■ **TASK TO CARRY OUT**: Exactly the lines from the top of the records below through the one containing "-- layout make-up" must be set down, with no line added or dropped.

■ **AVAILABLE RECORDS**:

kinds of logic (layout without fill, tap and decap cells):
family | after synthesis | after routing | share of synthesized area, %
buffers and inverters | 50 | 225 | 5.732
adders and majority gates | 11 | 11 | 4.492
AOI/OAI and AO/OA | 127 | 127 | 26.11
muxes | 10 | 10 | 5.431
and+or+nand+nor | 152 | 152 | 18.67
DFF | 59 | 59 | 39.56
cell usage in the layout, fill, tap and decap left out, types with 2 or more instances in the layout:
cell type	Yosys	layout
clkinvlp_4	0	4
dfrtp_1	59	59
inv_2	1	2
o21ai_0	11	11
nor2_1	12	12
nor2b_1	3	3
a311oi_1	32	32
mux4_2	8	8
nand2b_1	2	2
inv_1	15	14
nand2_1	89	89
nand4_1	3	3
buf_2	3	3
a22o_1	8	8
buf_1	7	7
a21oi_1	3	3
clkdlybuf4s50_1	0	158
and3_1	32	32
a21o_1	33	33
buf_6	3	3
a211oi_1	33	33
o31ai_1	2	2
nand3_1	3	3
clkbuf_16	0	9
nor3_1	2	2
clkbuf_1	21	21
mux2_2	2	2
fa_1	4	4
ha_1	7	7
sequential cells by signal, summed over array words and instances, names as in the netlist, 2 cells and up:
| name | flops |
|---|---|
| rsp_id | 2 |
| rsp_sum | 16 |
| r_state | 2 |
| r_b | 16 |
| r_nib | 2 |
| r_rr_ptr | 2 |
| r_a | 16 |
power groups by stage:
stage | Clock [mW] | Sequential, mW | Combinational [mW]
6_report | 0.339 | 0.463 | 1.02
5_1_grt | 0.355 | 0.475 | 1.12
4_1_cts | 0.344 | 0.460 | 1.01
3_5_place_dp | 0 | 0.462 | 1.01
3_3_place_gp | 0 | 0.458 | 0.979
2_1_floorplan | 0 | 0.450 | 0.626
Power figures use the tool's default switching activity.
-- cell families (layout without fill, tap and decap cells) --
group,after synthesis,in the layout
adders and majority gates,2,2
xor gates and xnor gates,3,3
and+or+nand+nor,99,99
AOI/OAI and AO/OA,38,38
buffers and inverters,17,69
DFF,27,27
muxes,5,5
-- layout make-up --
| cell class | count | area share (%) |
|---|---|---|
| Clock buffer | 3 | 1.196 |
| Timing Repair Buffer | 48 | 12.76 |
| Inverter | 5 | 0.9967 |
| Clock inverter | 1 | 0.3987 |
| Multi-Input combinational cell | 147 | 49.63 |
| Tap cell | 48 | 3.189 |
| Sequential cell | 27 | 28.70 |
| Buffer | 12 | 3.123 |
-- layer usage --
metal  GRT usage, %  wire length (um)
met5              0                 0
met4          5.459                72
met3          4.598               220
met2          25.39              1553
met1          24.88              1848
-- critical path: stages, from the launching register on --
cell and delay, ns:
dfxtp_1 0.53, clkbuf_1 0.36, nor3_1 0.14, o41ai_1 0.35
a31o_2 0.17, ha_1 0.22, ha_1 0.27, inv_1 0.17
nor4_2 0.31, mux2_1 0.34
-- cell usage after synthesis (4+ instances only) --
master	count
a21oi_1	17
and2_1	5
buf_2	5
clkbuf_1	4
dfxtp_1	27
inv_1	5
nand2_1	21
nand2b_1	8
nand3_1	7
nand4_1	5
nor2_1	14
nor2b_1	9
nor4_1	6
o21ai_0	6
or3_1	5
**config.mk**
```make
export PLATFORM = sky130hd
export DESIGN_NAME = final_3002
export DESIGN_NICKNAME = d
export VERILOG_FILES = /design/src/rtl/final_3002_pkg.sv /design/src/rtl/final_3002_seg7_decoder.sv /design/src/rtl/final_3002.sv
export SDC_FILE = /design/constraint.sdc
export NUM_CORES = 1
export LEC_CHECK = 0
export ABC_AREA = 1
export CORE_ASPECT_RATIO = 0.7
export CORE_UTILIZATION = 40
export DETAILED_ROUTE_END_ITERATION = 10
export DONT_BUFFER_PORTS = 1
export PLACE_DENSITY_LB_ADDON = 0.25
export SKIP_CTS_REPAIR_TIMING = 1
export SLEW_MARGIN = 0
export SYNTH_ARGS = -nofsm -noshare
export SYNTH_HDL_FRONTEND = slang
export SYNTH_SLANG_ARGS = --single-unit
```
**constraint.sdc**
```tcl
create_clock -name CLOCK_50 -period 2.7 [get_ports CLOCK_50]
set_clock_uncertainty 0.15 [all_clocks]
set_input_delay 0.54 -clock CLOCK_50 [delete_from_list [all_inputs] [get_ports CLOCK_50]]
set_output_delay 0.54 -clock CLOCK_50 [all_outputs]
set_load 0.03 [all_outputs]
```
==> src/rtl/mm_seq_ctrl.sv <==
// Matrix-multiply sequencer: loads DIM rows of A then B from the host,
// runs the fixed compute window, then streams DIM rows of C with backpressure.
module mm_seq_ctrl
  import mm_pkg::*;
#(
  parameter int unsigned DIM   = mm_pkg::DIM,
  parameter int unsigned CNT_W = $clog2(3 * DIM)
) (
  input  logic                   clk,
  input  logic                   rst,
  mm_seq_ctrl_if.slave           host,
  output logic                   memA_en,
  output logic                   memA_WrEn,
  output logic [$clog2(DIM)-1:0] memA_Arow,
  output logic                   memB_en,
  output logic                   sa_en,
  output logic [$clog2(DIM)-1:0] sa_Crow
);

  localparam int unsigned AW = $clog2(DIM);
  localparam logic [CNT_W-1:0] TERM_ROW = CNT_W'(DIM - 1);
  localparam logic [CNT_W-1:0] TERM_CMP = CNT_W'(compute_cycles(DIM) - 1);

  mm_state_t        state_q;
  mm_state_t        state_d;
  logic             cnt_clr;
  logic             cnt_inc;
  logic [CNT_W-1:0] cnt_term;
  logic [CNT_W-1:0] cnt;
  logic             cnt_tc;

  mm_phase_cnt #(
    .W (CNT_W)
  ) u_phase_cnt (
    .clk    (clk),
    .rst    (rst),
    .clr_i  (cnt_clr),
    .inc_i  (cnt_inc),
    .term_i (cnt_term),
    .cnt_o  (cnt),
    .tc_o   (cnt_tc)
  );

  // State register; reset returns to IDLE from any phase.
  always_ff @(posedge clk) begin
    if (rst) begin
      state_q <= ST_IDLE;
    end else begin
      state_q <= state_d;
    end
  end

  // Next-state and output decode from (state, cnt, in_valid, c_ready).
  // The counter is cleared on every state change, so each phase starts at 0.
  always_comb begin
    state_d       = state_q;
    cnt_inc       = 1'b0;
    cnt_term      = TERM_ROW;
    host.in_ready = 1'b0;
    host.c_valid  = 1'b0;
    host.busy     = 1'b1;
    host.done     = 1'b0;
    memA_en       = 1'b0;
    memA_WrEn     = 1'b0;
    memA_Arow     = '0;
    memB_en       = 1'b0;
    sa_en         = 1'b0;
    sa_Crow       = '0;

    unique case (state_q)
      ST_IDLE: begin
        host.busy = 1'b0;
        if (host.start) begin
          state_d = ST_LOAD_A;
        end
      end
      ST_LOAD_A: begin
        host.in_ready = 1'b1;
        memA_WrEn     = host.in_valid;
        memA_Arow     = AW'(cnt);
        cnt_inc       = host.in_valid;
        if (host.in_valid && cnt_tc) begin
          state_d = ST_LOAD_B;
        end
      end
      ST_LOAD_B: begin
        host.in_ready = 1'b1;
        memB_en       = host.in_valid;
        cnt_inc       = host.in_valid;
        if (host.in_valid && cnt_tc) begin
          state_d = ST_COMPUTE;
        end
      end
      ST_COMPUTE: begin
        memA_en  = 1'b1;
        memB_en  = 1'b1;
        sa_en    = 1'b1;
        cnt_inc  = 1'b1;
        cnt_term = TERM_CMP;
        if (cnt_tc) begin
          state_d = ST_READ_C;
        end
      end
      ST_READ_C: begin
        host.c_valid = 1'b1;
        sa_Crow      = AW'(cnt);
        cnt_inc      = host.c_ready;
        if (host.c_ready && cnt_tc) begin
          state_d = ST_DONE;
        end
      end
      ST_DONE: begin
        host.done = 1'b1;
        state_d   = ST_IDLE;
      end
      default: begin
        host.busy = 1'b0;
        state_d   = ST_IDLE;
      end
    endcase

    cnt_clr = (state_d != state_q);
  end

endmodule

==> src/flat_wrapper.sv <==
// flat-port wrapper written by rule: the top's interface ports become plain ports
module mm_seq_ctrl_flat import mm_pkg::*;
#(
  parameter int unsigned DIM   = mm_pkg::DIM,
  parameter int unsigned CNT_W = $clog2(3 * DIM)
)
  (clk, rst, memA_en, memA_WrEn, memA_Arow, memB_en, sa_en, sa_Crow, host_start, host_in_valid, host_c_ready, host_in_ready, host_c_valid, host_busy, host_done);
  mm_seq_ctrl_if host_i ();
  input  logic clk;
  input  logic rst;
  output logic memA_en;
  output logic memA_WrEn;
  output logic [$clog2(DIM)-1:0] memA_Arow;
  output logic memB_en;
  output logic sa_en;
  output logic [$clog2(DIM)-1:0] sa_Crow;
  input wire logic [$bits(host_i.start)-1:0] host_start;
  input wire logic [$bits(host_i.in_valid)-1:0] host_in_valid;
  input wire logic [$bits(host_i.c_ready)-1:0] host_c_ready;
  output wire logic [$bits(host_i.in_ready)-1:0] host_in_ready;
  output wire logic [$bits(host_i.c_valid)-1:0] host_c_valid;
  output wire logic [$bits(host_i.busy)-1:0] host_busy;
  output wire logic [$bits(host_i.done)-1:0] host_done;
  assign host_i.start = host_start;
  assign host_i.in_valid = host_in_valid;
  assign host_i.c_ready = host_c_ready;
  assign host_in_ready = host_i.in_ready;
  assign host_c_valid = host_i.c_valid;
  assign host_busy = host_i.busy;
  assign host_done = host_i.done;
  mm_seq_ctrl #(.DIM(DIM), .CNT_W(CNT_W)) u_core (.clk(clk), .rst(rst), .host(host_i), .memA_en(memA_en), .memA_WrEn(memA_WrEn), .memA_Arow(memA_Arow), .memB_en(memB_en), .sa_en(sa_en), .sa_Crow(sa_Crow));
endmodule
**config.mk**
```make
export PLATFORM = sky130hd
export DESIGN_NAME = car_park_stim_engine_flat
export DESIGN_NICKNAME = d
export VERILOG_FILES = /design/src/rtl/car_park_stim_engine_pkg.sv /design/src/rtl/car_park_stim_engine_if.sv /design/src/rtl/car_park_stim_engine_dwell_timer.sv /design/src/rtl/car_park_stim_engine.sv /design/src/flat_wrapper.sv
export SDC_FILE = /design/constraint.sdc
export NUM_CORES = 1
export LEC_CHECK = 0
export CAP_MARGIN = 10
export CORE_ASPECT_RATIO = 1.1
export CORE_UTILIZATION = 52
export DETAILED_ROUTE_END_ITERATION = 10
export PLACE_DENSITY_LB_ADDON = 0.25
export SLEW_MARGIN = 20
export SYNTH_ARGS = -nofsm -noshare
export SYNTH_HDL_FRONTEND = slang
export SYNTH_HIERARCHICAL = 1
export SYNTH_SLANG_ARGS = --single-unit
export TNS_END_PERCENT = 50
```
**constraint.sdc**
```tcl
create_clock -name clk_i -period 3.14 [get_ports clk_i]
set_input_delay 0.314 -clock clk_i [delete_from_list [all_inputs] [get_ports clk_i]]
set_output_delay 0.314 -clock clk_i [all_outputs]
set_load 0.02 [all_outputs]
```
**src/rtl/car_park_stim_engine_pkg.sv**
```systemverilog
// Shared types and constants for the car-park gate stimulus engine.
// Optional abort support is enabled by defining STIM_ABORT_EN.
package car_park_stim_engine_pkg;

    typedef enum logic [2:0] {
        ST_IDLE = 3'd0,
        ST_P1   = 3'd1,
        ST_P2   = 3'd2,
        ST_P3   = 3'd3,
        ST_P4   = 3'd4,
        ST_GAP  = 3'd5
    } state_e;

    localparam logic DIR_ENTER = 1'b0;
    localparam logic DIR_EXIT  = 1'b1;

    // Sensor patterns are {a, b}
    localparam logic [1:0] ENTER_P1 = 2'b10;
    localparam logic [1:0] ENTER_P2 = 2'b11;
    localparam logic [1:0] ENTER_P3 = 2'b01;
    localparam logic [1:0] EXIT_P1  = 2'b01;
    localparam logic [1:0] EXIT_P2  = 2'b11;
    localparam logic [1:0] EXIT_P3  = 2'b10;
    localparam logic [1:0] PAT_IDLE = 2'b00;

    function automatic int gate_width(input int num_gates);
        return (num_gates > 1) ? $clog2(num_gates) : 1;
    endfunction

    function automatic logic [1:0] phase_pattern(input state_e st, input logic dir);
        logic [1:0] pat;
        case (st)
            ST_P1:   pat = (dir == DIR_ENTER) ? ENTER_P1 : EXIT_P1;
            ST_P2:   pat = (dir == DIR_ENTER) ? ENTER_P2 : EXIT_P2;
            ST_P3:   pat = (dir == DIR_ENTER) ? ENTER_P3 : EXIT_P3;
            default: pat = PAT_IDLE;
        endcase
        return pat;
    endfunction

endpackage

```
**src/rtl/car_park_stim_engine_if.sv**
```systemverilog
// Command handshake and sensor/scoreboard bundle of the stimulus engine.
// The abort line exists only when STIM_ABORT_EN is defined.
interface car_park_stim_engine_if #(
    parameter int NUM_GATES = 2,
    parameter int OCC_WIDTH = 4,
    parameter int CNT_WIDTH = 8
);
    import car_park_stim_engine_pkg::*;

    localparam int GATE_W = gate_width(NUM_GATES);

    logic                 cmd_valid;
    logic                 cmd_ready;
    logic                 cmd_dir;
    logic [GATE_W-1:0]    cmd_gate;
    logic [CNT_WIDTH-1:0] cmd_count;
    logic [NUM_GATES-1:0] a;
    logic [NUM_GATES-1:0] b;
    logic                 inc_exp;
    logic                 dec_exp;
    logic [OCC_WIDTH-1:0] exp_occ;
    logic                 sat_err;
    logic                 busy;
    logic                 done;
`ifdef STIM_ABORT_EN
    logic                 abort;
`endif

    modport master (
        output cmd_valid, cmd_dir, cmd_gate, cmd_count,
`ifdef STIM_ABORT_EN
        output abort,
`endif
        input  cmd_ready, a, b, inc_exp, dec_exp, exp_occ, sat_err, busy, done
    );

    modport slave (
        input  cmd_valid, cmd_dir, cmd_gate, cmd_count,
`ifdef STIM_ABORT_EN
        input  abort,
`endif
        output cmd_ready, a, b, inc_exp, dec_exp, exp_occ, sat_err, busy, done
    );

endinterface

```
**src/rtl/car_park_stim_engine_dwell_timer.sv**
```systemverilog
// Loadable down-counter that flags when a sensor phase has been held long enough.
module car_park_stim_engine_dwell_timer #(
    parameter int DWELL_CYCLES = 1
) (
    input  logic clk_i,
    input  logic rst_ni,
    input  logic srst_i,
    input  logic load_i,
    output logic expired_o
);
    localparam int CW = (DWELL_CYCLES > 1) ? $clog2(DWELL_CYCLES) : 1;

    logic [CW-1:0] cnt_q;
    logic [CW-1:0] cnt_d;

    // Reload on every phase entry, otherwise count down and rest at zero
    always_comb begin
        cnt_d = cnt_q;
        if (load_i) begin
            cnt_d = CW'(DWELL_CYCLES - 1);
        end else if (cnt_q != {CW{1'b0}}) begin
            cnt_d = cnt_q - CW'(1);
        end else begin
            cnt_d = cnt_q;
        end
    end

    // Counter register
    always_ff @(posedge clk_i or negedge rst_ni) begin
        if (!rst_ni) begin
            cnt_q <= {CW{1'b0}};
        end else if (srst_i) begin
            cnt_q <= {CW{1'b0}};
        end else begin
            cnt_q <= cnt_d;
        end
    end

    assign expired_o = (cnt_q == {CW{1'b0}});

endmodule

```
**src/rtl/car_park_stim_engine.sv**
```systemverilog
// Command-driven car-park gate sensor pattern generator with expected-occupancy tracking.
// Define STIM_ABORT_EN to add an abort input that terminates a running command.
module car_park_stim_engine
    import car_park_stim_engine_pkg::*;
#(
    parameter int NUM_GATES    = 2,
    parameter int DWELL_CYCLES = 1,
    parameter int OCC_WIDTH    = 4,
    parameter int MAX_OCC      = 15,
    parameter int CNT_WIDTH    = 8
) (
    input  logic                  clk_i,
    input  logic                  rst_ni,
    input  logic                  srst_i,
    car_park_stim_engine_if.slave bus
);
    localparam int                   GATE_W      = gate_width(NUM_GATES);
    localparam logic [31:0]          NUM_GATES_U = 32'(NUM_GATES);
    localparam logic [CNT_WIDTH-1:0] CNT_ONE     = CNT_WIDTH'(1);
    localparam logic [OCC_WIDTH-1:0] OCC_MAX     = OCC_WIDTH'(MAX_OCC);

    state_e               state_q, state_d;
    logic                 dir_q, dir_d;
    logic [GATE_W-1:0]    gate_q, gate_d;
    logic [CNT_WIDTH-1:0] cars_q, cars_d;
    logic [OCC_WIDTH-1:0] occ_q, occ_d;
    logic [NUM_GATES-1:0] a_q, a_d, b_q, b_d;
    logic                 inc_q, inc_d, dec_q, dec_d, sat_q, sat_d;
    logic                 done_q, done_d, ready_q, busy_q;
    logic                 accept_s, noop_s, abort_s, expired_s, load_s, car_done_s;
    logic [1:0]           pat_s;

`ifdef STIM_ABORT_EN
    assign abort_s = bus.abort;
`else
    assign abort_s = 1'b0;
`endif

    assign accept_s = bus.cmd_valid && (state_q == ST_IDLE);
    assign noop_s   = (bus.cmd_count == {CNT_WIDTH{1'b0}}) ||
                      (32'(bus.cmd_gate) >= NUM_GATES_U);
    assign dir_d    = accept_s ? bus.cmd_dir  : dir_q;
    assign gate_d   = accept_s ? bus.cmd_gate : gate_q;
    assign load_s   = (state_d != state_q);

    car_park_stim_engine_dwell_timer #(.DWELL_CYCLES(DWELL_CYCLES)) u_dwell (
        .clk_i     (clk_i),
        .rst_ni    (rst_ni),
        .srst_i    (srst_i),
        .load_i    (load_s),
        .expired_o (expired_s)
    );

    // Phase sequencing; an abort overrides whatever phase is in flight
    always_comb begin
        state_d = state_q;
        case (state_q)
            ST_IDLE: state_d = (accept_s && !noop_s) ? ST_P1 : ST_IDLE;
            ST_P1:   state_d = expired_s ? ST_P2 : ST_P1;
            ST_P2:   state_d = expired_s ? ST_P3 : ST_P2;
            ST_P3:   state_d = expired_s ? ST_P4 : ST_P3;
            ST_P4:   state_d = expired_s ? ST_GAP : ST_P4;
            ST_GAP:  state_d = (cars_q > CNT_ONE) ? ST_P1 : ST_IDLE;
            default: state_d = ST_IDLE;
        endcase
        if (abort_s && (state_q != ST_IDLE)) begin
            state_d = ST_IDLE;
        end else begin
            state_d = state_d;
        end
    end

    // Remaining-car counter, loaded at accept and consumed at each gap
    always_comb begin
        cars_d = cars_q;
        if (accept_s) begin
            cars_d = bus.cmd_count;
        end else if ((state_q == ST_GAP) && (state_d == ST_P1)) begin
            cars_d = cars_q - CNT_ONE;
        end else begin
            cars_d = cars_q;
        end
    end

    assign car_done_s = (state_q == ST_P3) && (state_d == ST_P4);

    // Occupancy saturator: count pulses always fire, the value clamps at the bounds
    always_comb begin
        inc_d = 1'b0;
        dec_d = 1'b0;
        sat_d = 1'b0;
        occ_d = occ_q;
        if (car_done_s && (dir_q == DIR_ENTER)) begin
            inc_d = 1'b1;
            if (occ_q >= OCC_MAX) begin
                sat_d = 1'b1;
            end else begin
                occ_d = occ_q + OCC_WIDTH'(1);
            end
        end else if (car_done_s) begin
            dec_d = 1'b1;
            if (occ_q == {OCC_WIDTH{1'b0}}) begin
                sat_d = 1'b1;
            end else begin
                occ_d = occ_q - OCC_WIDTH'(1);
            end
        end else begin
            occ_d = occ_q;
        end
    end

    // Gate demux: only the selected gate sees the pattern
    always_comb begin
        pat_s = phase_pattern(state_d, dir_d);
        a_d   = {NUM_GATES{1'b0}};
        b_d   = {NUM_GATES{1'b0}};
        for (int g = 0; g < NUM_GATES; g++) begin
            a_d[g] = (gate_d == GATE_W'(g)) ? pat_s[1] : 1'b0;
            b_d[g] = (gate_d == GATE_W'(g)) ? pat_s[0] : 1'b0;
        end
    end

    assign done_d = (accept_s && noop_s) || ((state_q != ST_IDLE) && (state_d == ST_IDLE));

    // State, command latch and registered outputs
    always_ff @(posedge clk_i or negedge rst_ni) begin
        if (!rst_ni) begin
            state_q <= ST_IDLE;
            dir_q   <= DIR_ENTER;
            gate_q  <= {GATE_W{1'b0}};
            cars_q  <= {CNT_WIDTH{1'b0}};
            occ_q   <= {OCC_WIDTH{1'b0}};
            a_q     <= {NUM_GATES{1'b0}};
            b_q     <= {NUM_GATES{1'b0}};
            inc_q   <= 1'b0;
            dec_q   <= 1'b0;
            sat_q   <= 1'b0;
            done_q  <= 1'b0;
            ready_q <= 1'b1;
            busy_q  <= 1'b0;
        end else if (srst_i) begin
            state_q <= ST_IDLE;
            dir_q   <= DIR_ENTER;
            gate_q  <= {GATE_W{1'b0}};
            cars_q  <= {CNT_WIDTH{1'b0}};
            occ_q   <= {OCC_WIDTH{1'b0}};
            a_q     <= {NUM_GATES{1'b0}};
            b_q     <= {NUM_GATES{1'b0}};
            inc_q   <= 1'b0;
            dec_q   <= 1'b0;
            sat_q   <= 1'b0;
            done_q  <= 1'b0;
            ready_q <= 1'b1;
            busy_q  <= 1'b0;
        end else begin
            state_q <= state_d;
            dir_q   <= dir_d;
            gate_q  <= gate_d;
            cars_q  <= cars_d;
            occ_q   <= occ_d;
            a_q     <= a_d;
            b_q     <= b_d;
            inc_q   <= inc_d;
            dec_q   <= dec_d;
            sat_q   <= sat_d;
            done_q  <= done_d;
            ready_q <= (state_d == ST_IDLE);
            busy_q  <= (state_d != ST_IDLE);
        end
    end

    assign bus.cmd_ready = ready_q;
    assign bus.a         = a_q;
    assign bus.b         = b_q;
    assign bus.inc_exp   = inc_q;
    assign bus.dec_exp   = dec_q;
    assign bus.exp_occ   = occ_q;
    assign bus.sat_err   = sat_q;
    assign bus.busy      = busy_q;
    assign bus.done      = done_q;

endmodule

```
**src/flat_wrapper.sv**
```systemverilog
// flat-port wrapper written by rule: the top's interface ports become plain ports
module car_park_stim_engine_flat import car_park_stim_engine_pkg::*;
#(
    parameter int NUM_GATES    = 2,
    parameter int DWELL_CYCLES = 1,
    parameter int OCC_WIDTH    = 4,
    parameter int MAX_OCC      = 15,
    parameter int CNT_WIDTH    = 8
)
  (clk_i, rst_ni, srst_i, bus_cmd_valid, bus_cmd_dir, bus_cmd_gate, bus_cmd_count, bus_cmd_ready, bus_a, bus_b, bus_inc_exp, bus_dec_exp, bus_exp_occ, bus_sat_err, bus_busy, bus_done);
  car_park_stim_engine_if #(.NUM_GATES(NUM_GATES), .OCC_WIDTH(OCC_WIDTH), .CNT_WIDTH(CNT_WIDTH)) bus_i ();
  input  logic clk_i;
  input  logic rst_ni;
  input  logic srst_i;
  input wire logic [$bits(bus_i.cmd_valid)-1:0] bus_cmd_valid;
  input wire logic [$bits(bus_i.cmd_dir)-1:0] bus_cmd_dir;
  input wire logic [$bits(bus_i.cmd_gate)-1:0] bus_cmd_gate;
  input wire logic [$bits(bus_i.cmd_count)-1:0] bus_cmd_count;
  output wire logic [$bits(bus_i.cmd_ready)-1:0] bus_cmd_ready;
  output wire logic [$bits(bus_i.a)-1:0] bus_a;
  output wire logic [$bits(bus_i.b)-1:0] bus_b;
  output wire logic [$bits(bus_i.inc_exp)-1:0] bus_inc_exp;
  output wire logic [$bits(bus_i.dec_exp)-1:0] bus_dec_exp;
  output wire logic [$bits(bus_i.exp_occ)-1:0] bus_exp_occ;
  output wire logic [$bits(bus_i.sat_err)-1:0] bus_sat_err;
  output wire logic [$bits(bus_i.busy)-1:0] bus_busy;
  output wire logic [$bits(bus_i.done)-1:0] bus_done;
  assign bus_i.cmd_valid = bus_cmd_valid;
  assign bus_i.cmd_dir = bus_cmd_dir;
  assign bus_i.cmd_gate = bus_cmd_gate;
  assign bus_i.cmd_count = bus_cmd_count;
  assign bus_cmd_ready = bus_i.cmd_ready;
  assign bus_a = bus_i.a;
  assign bus_b = bus_i.b;
  assign bus_inc_exp = bus_i.inc_exp;
  assign bus_dec_exp = bus_i.dec_exp;
  assign bus_exp_occ = bus_i.exp_occ;
  assign bus_sat_err = bus_i.sat_err;
  assign bus_busy = bus_i.busy;
  assign bus_done = bus_i.done;
  car_park_stim_engine #(.NUM_GATES(NUM_GATES), .DWELL_CYCLES(DWELL_CYCLES), .OCC_WIDTH(OCC_WIDTH), .MAX_OCC(MAX_OCC), .CNT_WIDTH(CNT_WIDTH)) u_core (.clk_i(clk_i), .rst_ni(rst_ni), .srst_i(srst_i), .bus(bus_i));
endmodule
```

■ **ANSWER TO THIS PROBLEM**:
kinds of logic (layout without fill, tap and decap cells):
family | after synthesis | after routing | share of synthesized area, %
buffers and inverters | 50 | 225 | 5.732
adders and majority gates | 11 | 11 | 4.492
AOI/OAI and AO/OA | 127 | 127 | 26.11
muxes | 10 | 10 | 5.431
and+or+nand+nor | 152 | 152 | 18.67
DFF | 59 | 59 | 39.56
cell usage in the layout, fill, tap and decap left out, types with 2 or more instances in the layout:
cell type	Yosys	layout
clkinvlp_4	0	4
dfrtp_1	59	59
inv_2	1	2
o21ai_0	11	11
nor2_1	12	12
nor2b_1	3	3
a311oi_1	32	32
mux4_2	8	8
nand2b_1	2	2
inv_1	15	14
nand2_1	89	89
nand4_1	3	3
buf_2	3	3
a22o_1	8	8
buf_1	7	7
a21oi_1	3	3
clkdlybuf4s50_1	0	158
and3_1	32	32
a21o_1	33	33
buf_6	3	3
a211oi_1	33	33
o31ai_1	2	2
nand3_1	3	3
clkbuf_16	0	9
nor3_1	2	2
clkbuf_1	21	21
mux2_2	2	2
fa_1	4	4
ha_1	7	7
sequential cells by signal, summed over array words and instances, names as in the netlist, 2 cells and up:
| name | flops |
|---|---|
| rsp_id | 2 |
| rsp_sum | 16 |
| r_state | 2 |
| r_b | 16 |
| r_nib | 2 |
| r_rr_ptr | 2 |
| r_a | 16 |
power groups by stage:
stage | Clock [mW] | Sequential, mW | Combinational [mW]
6_report | 0.339 | 0.463 | 1.02
5_1_grt | 0.355 | 0.475 | 1.12
4_1_cts | 0.344 | 0.460 | 1.01
3_5_place_dp | 0 | 0.462 | 1.01
3_3_place_gp | 0 | 0.458 | 0.979
2_1_floorplan | 0 | 0.450 | 0.626
Power figures use the tool's default switching activity.
-- cell families (layout without fill, tap and decap cells) --
group,after synthesis,in the layout
adders and majority gates,2,2
xor gates and xnor gates,3,3
and+or+nand+nor,99,99
AOI/OAI and AO/OA,38,38
buffers and inverters,17,69
DFF,27,27
muxes,5,5
-- layout make-up --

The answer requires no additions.